Quanto ao investimento, tem uma forte revisão em baixa face à projeção de junho, baixando dois pontos percentuais, de 7,6% para 5,6%, sendo "sustentado pelas perspetivas de recuperação, pelos fundos europeus e pelo crédito a taxas de juro baixas e com garantia do Estado".

Quanto às exportações de bens, crescerão 10,7% em 2021 segundo o BdP (que projetava 17,4% em junho), e as de serviços aumentarão 7,0%, quando anteriormente o BdP projetava 7,5%.

No total, as exportações deverão crescer 9,6% em este ano, uma diminuição face ao crescimento de 14,5% projetado em junho.

Quanto às importações, deverão crescer 9,7%, o que também constitui uma revisão em baixa face ao crescimento projetado no anterior Boletim Económico, que era de 13,2%.

"Os desafios mais próximos incluem a redução do endividamento, a utilização eficiente do Plano de Recuperação e Resiliência e a necessária reafetação de recursos físicos e humanos em resposta à transição climática e digital", considera o BdP.

Para o banco central, "a adaptação das políticas económicas e o sucesso do país na gestão destes desafios contribuirão para uma expansão da atividade mais forte do que a projetada antes da crise e para o retomar da convergência com a área do euro".

O Banco de Portugal continua a ser a entidade mais otimista quanto à evolução da economia nacional este ano, seguido pelo Conselho das Finanças Públicas, que espera um crescimento de 4,7% para este ano.

O Governo, que ainda não divulgou as projeções económicas no âmbito do Orçamento do Estado para 2022, esperava em abril um crescimento de 4,0%, mas o ministro das Finanças, João Leão, já apontou para um crescimento superior a 4,5%.

A Comissão Europeia e o Fundo Monetário Internacional (FMI) apontam para um crescimento de 3,9%, e a Organização para a Cooperação e Desenvolvimento Económico (OCDE) espera um crescimento de 3,7%.

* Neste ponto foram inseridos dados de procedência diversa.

**design/flow/design.v**
```verilog
`timescale 1ns / 1ps
module baud_rate (
    input  logic clk,
    input  logic reset,
    output logic baud_tick
);
    parameter BAUD = 115200;
    parameter BAUD_COUNT = 100_000_000 / (BAUD * 8);
    logic [$clog2(BAUD_COUNT)-1 : 0] count_reg, count_next; 
    logic baud_tick_reg, baud_tick_next;
    assign baud_tick = baud_tick_reg;
    always @(posedge clk, posedge reset) begin
        if (reset) begin 
            count_reg <= 0;
            baud_tick_reg <= 0;
        end
        else begin
            count_reg <= count_next;
            baud_tick_reg <= baud_tick_next;
        end
    end
    always @(*) begin
        count_next = count_reg;
        baud_tick_next = 0;
        if(count_reg == BAUD_COUNT - 1)begin
            count_next = 0;
            baud_tick_next = 1'b1;
        end else begin
            count_next = count_reg + 1;
            baud_tick_next = 1'b0;
        end
    end
endmodule
`timescale 1ns / 1ps
module fifo (
    input  wire       clk,
    input  wire       reset,
    input  wire       push,
    input  wire       pop,
    input  wire [7:0] push_data,
    output wire       full,
    output wire       empty,
    output wire [7:0] pop_data
);
    wire [3:0] w_w_ptr, w_r_ptr;
    register_file #(
        .DEPTH(16),
        .WIDTH(4)
    ) U_REG_FILE (
        .clk(clk),
        .wr_en(push & (~full)),
        .wdata(push_data),
        .w_ptr(w_w_ptr),   
        .r_ptr(w_r_ptr),   
        .rdata(pop_data)
    );
    fifo_cu U_FIFOCU (
        .clk  (clk),
        .reset(reset),
        .push (push),
        .pop  (pop),
        .w_ptr(w_w_ptr),
        .r_ptr(w_r_ptr),
        .full (full),
        .empty(empty)
    );
endmodule
module register_file #(
    parameter DEPTH = 16,
    WIDTH = 4
) (
    input  wire             clk,
    input  wire             wr_en,
    input  wire [      7:0] wdata,
    input  wire [WIDTH-1:0] w_ptr,   
    input  wire [WIDTH-1:0] r_ptr,   
    output wire [      7:0] rdata
);
    reg [7:0] mem[0:DEPTH-1];   
    assign rdata = mem[r_ptr]; 
    always @(posedge clk) begin
        if (wr_en) begin
            mem[w_ptr] <= wdata;
        end
    end
endmodule
module fifo_cu (
    input  wire       clk,
    input  wire       reset,
    input  wire       push,
    input  wire       pop,
    output wire [3:0] w_ptr,
    output wire [3:0] r_ptr,
    output wire       full,
    output wire       empty
);
    reg [3:0] w_ptr_reg, w_ptr_next, r_ptr_reg, r_ptr_next;
    reg full_reg, full_next, empty_reg, empty_next;
    assign w_ptr = w_ptr_reg;
    assign r_ptr = r_ptr_reg;
    assign full  = full_reg;
    assign empty = empty_reg;
    always @(posedge clk, posedge reset) begin
        if (reset) begin
            w_ptr_reg <= 0;
            r_ptr_reg <= 0;
            full_reg  <= 0;
            empty_reg <= 1;
        end else begin
            w_ptr_reg <= w_ptr_next;
            r_ptr_reg <= r_ptr_next;
            full_reg  <= full_next;
            empty_reg <= empty_next;
        end
    end
    always @(*) begin
        w_ptr_next = w_ptr_reg;
        r_ptr_next = r_ptr_reg;
        full_next  = full_reg;
        empty_next = empty_reg;
        case ({
            pop, push
        })
            2'b01: begin
                if (full_reg == 1'b0) begin
                    w_ptr_next = w_ptr_reg + 1;
                    empty_next = 1'b0;
                    if (w_ptr_next == r_ptr_reg) begin
                        full_next = 1'b1;
                    end
                end
            end
            2'b10: begin
                if (empty_reg == 1'b0) begin
                    r_ptr_next = r_ptr_reg + 1;
                    full_next  = 1'b0;
                    if (r_ptr_next == w_ptr_reg) begin
                        empty_next = 1'b1;
                    end
                end
            end
            2'b11: begin
                if (empty_reg == 1'b1) begin
                    w_ptr_next = w_ptr_reg + 1;
                    empty_next = 1'b0;
                end else if (full_reg == 1'b1) begin
                    r_ptr_next = r_ptr_reg + 1;
                    full_next  = 1'b0;
                end else begin
                    w_ptr_next = w_ptr_reg + 1;
                    r_ptr_next = r_ptr_reg + 1;
                end
            end
        endcase
    end
endmodule
`timescale 1ns / 1ps
module uart_rx (
    input  logic       clk,
    input  logic       reset,
    input  logic       rx,
    input  logic       b_tick,
    output logic       o_rx_done,
    output logic [7:0] o_dout
);
    localparam IDLE = 0, START = 1, DATA = 2, DATA_READ = 3, STOP = 4;
    logic [2:0] c_state, n_state;
    logic [3:0] b_cnt_reg, b_cnt_next;
    logic [3:0] data_cnt_reg, data_cnt_next;
    logic [7:0] dout_reg, dout_next;
    logic rx_done_reg, rx_done_next;
    assign o_dout = dout_reg;
    assign o_rx_done = rx_done_reg;
    always_ff @(posedge clk, posedge reset) begin
        if (reset) begin
            c_state      <= IDLE;
            b_cnt_reg    <= 0;
            data_cnt_reg <= 0;
            dout_reg     <= 0;
            rx_done_reg <= 0;
        end else begin
            c_state      <= n_state;
            b_cnt_reg    <= b_cnt_next;
            data_cnt_reg <= data_cnt_next;
            dout_reg    <= dout_next;
            rx_done_reg <= rx_done_next;
        end
    end
    always_comb begin
        n_state       = c_state;
        b_cnt_next    = b_cnt_reg;
        data_cnt_next = data_cnt_reg;
        dout_next     = dout_reg;
        rx_done_next = rx_done_reg;
        case (c_state)
            IDLE: begin
                b_cnt_next = 0;
                data_cnt_next = 0;
                rx_done_next = 0;
                if (b_tick) begin
                    if (rx == 0) begin
                        n_state = START;
                    end
                end
            end
            START: begin
                if (b_tick) begin
                    if (b_cnt_reg == 11) begin
                        n_state = DATA_READ;
                        b_cnt_next = 0;
                    end else b_cnt_next = b_cnt_reg + 1;
                end
            end
            DATA_READ: begin
                dout_next = {rx, dout_reg[7:1]};
                n_state   = DATA;
            end
            DATA: begin
                if (b_tick) begin
                    if (b_cnt_reg == 7) begin
                        if (data_cnt_reg == 7) begin
                            n_state = STOP;
                        end else begin
                            data_cnt_next = data_cnt_reg + 1;
                            b_cnt_next = 0;
                            n_state = DATA_READ;
                        end
                    end
                    else b_cnt_next = b_cnt_reg + 1;
                end 
            end
            STOP: begin
                if (b_tick) begin
                    n_state = IDLE;
                    rx_done_next = 1;
                end
            end
        endcase
    end
endmodule
`timescale 1ns / 1ps
module sender_uart (
    input logic       clk,
    input logic       reset,
    input logic       start,             
    input logic [9:0] x_min,
    input logic [9:0] x_max,
    input logic [9:0] y_min,
    input logic [9:0] y_max,
    input logic [4:0] red_left_time,
    input logic [4:0] green_left_time,
    input logic       traffic_light,     
    input logic       human_violation,   
    input logic       car_violation,     
    input logic       traffic_amount,    
    output logic      tx,
    output logic      rx_done,
    input  logic      rx,
    output logic [7:0] rx_pop_data
);
    logic [1:0] c_state, n_state;
    logic [7:0] send_data_reg, send_data_next;
    logic send_reg, send_next;
    logic [3:0] send_cnt_reg, send_cnt_next;   
    logic w_tx_full, tx_done;
    uart_controller U_UART_CTRL (
        .clk(clk),
        .reset(reset),
        .tx_push_data(send_data_reg),
        .rx(rx),
        .tx_push(send_reg),
        .rx_pop(),
        .rx_done(rx_done),
        .rx_empty(),
        .tx_done(tx_done),
        .tx_full(w_tx_full),
        .rx_pop_data(rx_pop_data),
        .tx(tx),
        .tx_busy()
    );
    always_ff @(posedge clk or posedge reset) begin
        if (reset) begin
            c_state       <= 0;
            send_data_reg <= 0;
            send_reg      <= 0;
            send_cnt_reg  <= 0;
        end else begin
            c_state       <= n_state;
            send_data_reg <= send_data_next;
            send_reg      <= send_next;
            send_cnt_reg  <= send_cnt_next;
        end
    end
    always_comb begin
        n_state        = c_state;
        send_data_next = send_data_reg;
        send_next      = 0;
        send_cnt_next  = send_cnt_reg;
        case (c_state)
            0: begin
                if (start) begin
                    n_state = 1;
                    send_cnt_next = 0;
                end
            end
            1: begin
                if (~w_tx_full) begin
                    send_next = 1'b1;
                    case (send_cnt_reg)
                        0:  send_data_next = 8'hAB;   
                        1:  send_data_next = {3'b000, red_left_time - 1};
                        2:  send_data_next = {3'b000, green_left_time - 1};
                        3:  send_data_next = x_min[9:8];
                        4:  send_data_next = x_min[7:0];
                        5:  send_data_next = x_max[9:8];
                        6:  send_data_next = x_max[7:0];
                        7:  send_data_next = y_min[9:8];
                        8:  send_data_next = y_min[7:0];
                        9:  send_data_next = y_max[9:8];
                        10: send_data_next = y_max[7:0];
                        11: send_data_next = {
                                traffic_light,
                                human_violation,
                                car_violation,
                                traffic_amount,
                                4'b0000
                             };
                    endcase
                    if (send_cnt_reg < 11) send_cnt_next = send_cnt_reg + 1;
                    else begin
                            n_state = 0;   
                    end
                end
            end
        endcase
    end
endmodule
`timescale 1ns / 1ps
module uart_tx (
    input  logic       clk,
    input  logic       reset,
    input  logic       baud_tick,
    input  logic       start,
    input  logic [7:0] din,
    output logic       o_tx_done,
    output logic       o_tx_busy,
    output logic       o_tx
);
    localparam IDLE = 0, START = 1, DATA = 2, STOP = 3;
    logic [1:0] c_state, n_state;
    logic tx_out_reg, tx_out_next;
    logic [2:0] data_count_reg, data_count_next;
    logic [3:0] b_cnt_reg, b_cnt_next;
    logic tx_done_reg, tx_busy_reg, tx_busy_next, tx_done_next;
    logic [7:0] tx_din_reg, tx_din_next;
    assign o_tx = tx_out_reg;
    assign o_tx_done = tx_done_reg;
    assign o_tx_busy = tx_busy_reg;
    always_ff @(posedge clk, posedge reset) begin
        if (reset) begin
            c_state        <= 0;
            tx_out_reg     <= 1'b1;   
            data_count_reg <= 0;
            b_cnt_reg      <= 0;   
            tx_done_reg    <= 1'b0;
            tx_busy_reg    <= 1'b0;
            tx_din_reg     <= 0;
        end else begin
            c_state        <= n_state;
            tx_out_reg     <= tx_out_next;
            data_count_reg <= data_count_next;
            b_cnt_reg      <= b_cnt_next;
            tx_done_reg    <= tx_done_next;
            tx_busy_reg    <= tx_busy_next;
            tx_din_reg     <= tx_din_next;
        end
    end
    always_comb begin
        n_state         = c_state;
        tx_out_next     = tx_out_reg;
        data_count_next = data_count_reg;
        b_cnt_next      = b_cnt_reg;
        tx_done_next    = tx_done_reg;
        tx_busy_next    = tx_busy_reg;
        tx_din_next     = tx_din_reg;
        case (c_state)
            IDLE: begin
                b_cnt_next = 0;
                data_count_next = 0;
                tx_out_next = 1'b1;
                tx_done_next = 1'b0;
                tx_busy_next = 1'b0;
                if (start == 1'b1) begin
                    n_state = START; 
                    tx_busy_next = 1'b1;
                    tx_din_next = din;
                end
            end
            START: begin
                if (baud_tick == 1'b1) begin
                    tx_out_next = 0;
                    if (b_cnt_reg == 8) begin
                        n_state = DATA;
                        data_count_next = 0;
                        b_cnt_next = 0;
                    end else begin
                        b_cnt_next = b_cnt_reg + 1;
                    end
                end
            end
            DATA: begin
                tx_out_next = tx_din_reg[data_count_reg];   
                if (baud_tick == 1'b1) begin
                    if (b_cnt_reg == 7) begin
                        if (data_count_reg == 3'd7) begin
                            n_state = STOP;
                        end
                        b_cnt_next = 0;
                        data_count_next = data_count_reg + 1;
                    end else begin
                        b_cnt_next = b_cnt_reg + 1;
                    end
                end
            end
            STOP:
            if (baud_tick == 1'b1) begin
                tx_out_next = 1'b1;
                if (b_cnt_reg == 7) begin
                    n_state = IDLE;
                    tx_done_next = 1'b1;
                    tx_busy_next = 1'b0;
                end else begin
                    b_cnt_next = b_cnt_reg + 1;
                end
            end
        endcase
    end
endmodule
`timescale 1ns / 1ps
module uart_controller (
    input logic       clk,
    input logic       reset,
    input logic [7:0] tx_push_data,
    input logic       rx,
    input logic       tx_push,
    input  logic       rx_pop,
    output logic       rx_done,
    output logic       rx_empty,
    output logic       tx_done,
    output logic       tx_full,
    output logic [7:0] rx_pop_data,
    output logic       tx,
    output logic       tx_busy
);
    logic w_bd_tick, w_rx_done, w_tx_busy, w_tx_start;
    logic [7:0] w_rx_data, w_rx_pop_data, w_tx_pop_data;
    assign rx_done = w_rx_done;
    assign rx_data = w_rx_data;
    assign tx_busy = w_tx_busy;
    baud_rate U_BR (
        .clk(clk),
        .reset(reset),
        .baud_tick(w_bd_tick)
    );
    uart_tx U_TX (
        .clk(clk),
        .reset(reset),
        .baud_tick(w_bd_tick),
        .start(~w_tx_start),
        .din(w_tx_pop_data),
        .o_tx_done(tx_done),
        .o_tx_busy(w_tx_busy),
        .o_tx(tx)
    );
    uart_rx U_RX (
        .clk(clk),
        .reset(reset),
        .rx(rx),
        .b_tick(w_bd_tick),
        .o_rx_done(w_rx_done),
        .o_dout(w_rx_data)
    );
    fifo U_RX_FIFO (
        .clk      (clk),
        .reset    (reset),
        .push     (w_rx_done),
        .pop      (~rx_empty),    
        .push_data(w_rx_data),    
        .full     (),             
        .empty    (rx_empty),     
        .pop_data (rx_pop_data)   
    );
    fifo U_TX_FIFO (
        .clk(clk),
        .reset(reset),
        .push(tx_push),
        .pop(~w_tx_busy),
        .push_data(tx_push_data),
        .full(tx_full),
        .empty(w_tx_start),   
        .pop_data(w_tx_pop_data)
    );
endmodule
```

Banco de Portugal melhora perspetiva sobre mercado de trabalho

O Banco de Portugal (BdP) melhorou as perspetivas em relação ao mercado de trabalho, antecipando agora uma taxa de desemprego de 6,8% em 2021, face aos 7,2% estimados no Boletim Económico de junho, foi hoje divulgado.

De acordo com o Boletim Económico de outubro, o Banco de Portugal aponta que a taxa de desemprego deverá ser de 6,8% em 2021 (esperava 7,2% em junho).

Já o emprego deverá crescer 2,6%, uma subida face ao valor anteriormente esperado de 1,3%.

A instituição liderada por Mário Centeno manteve hoje a perspetiva de crescimento económico nos 4,8% para 2021, à semelhança do que tinha feito no Boletim Económico de junho.

De acordo com o documento, "a economia portuguesa cresce 4,8% em 2021, aproximando-se do nível pré-pandemia no final do ano", considerando que "a recuperação da atividade reflete o controlo da pandemia, através do processo de vacinação – com efeitos positivos na confiança dos agentes económicos – e a manutenção de políticas económicas expansionistas".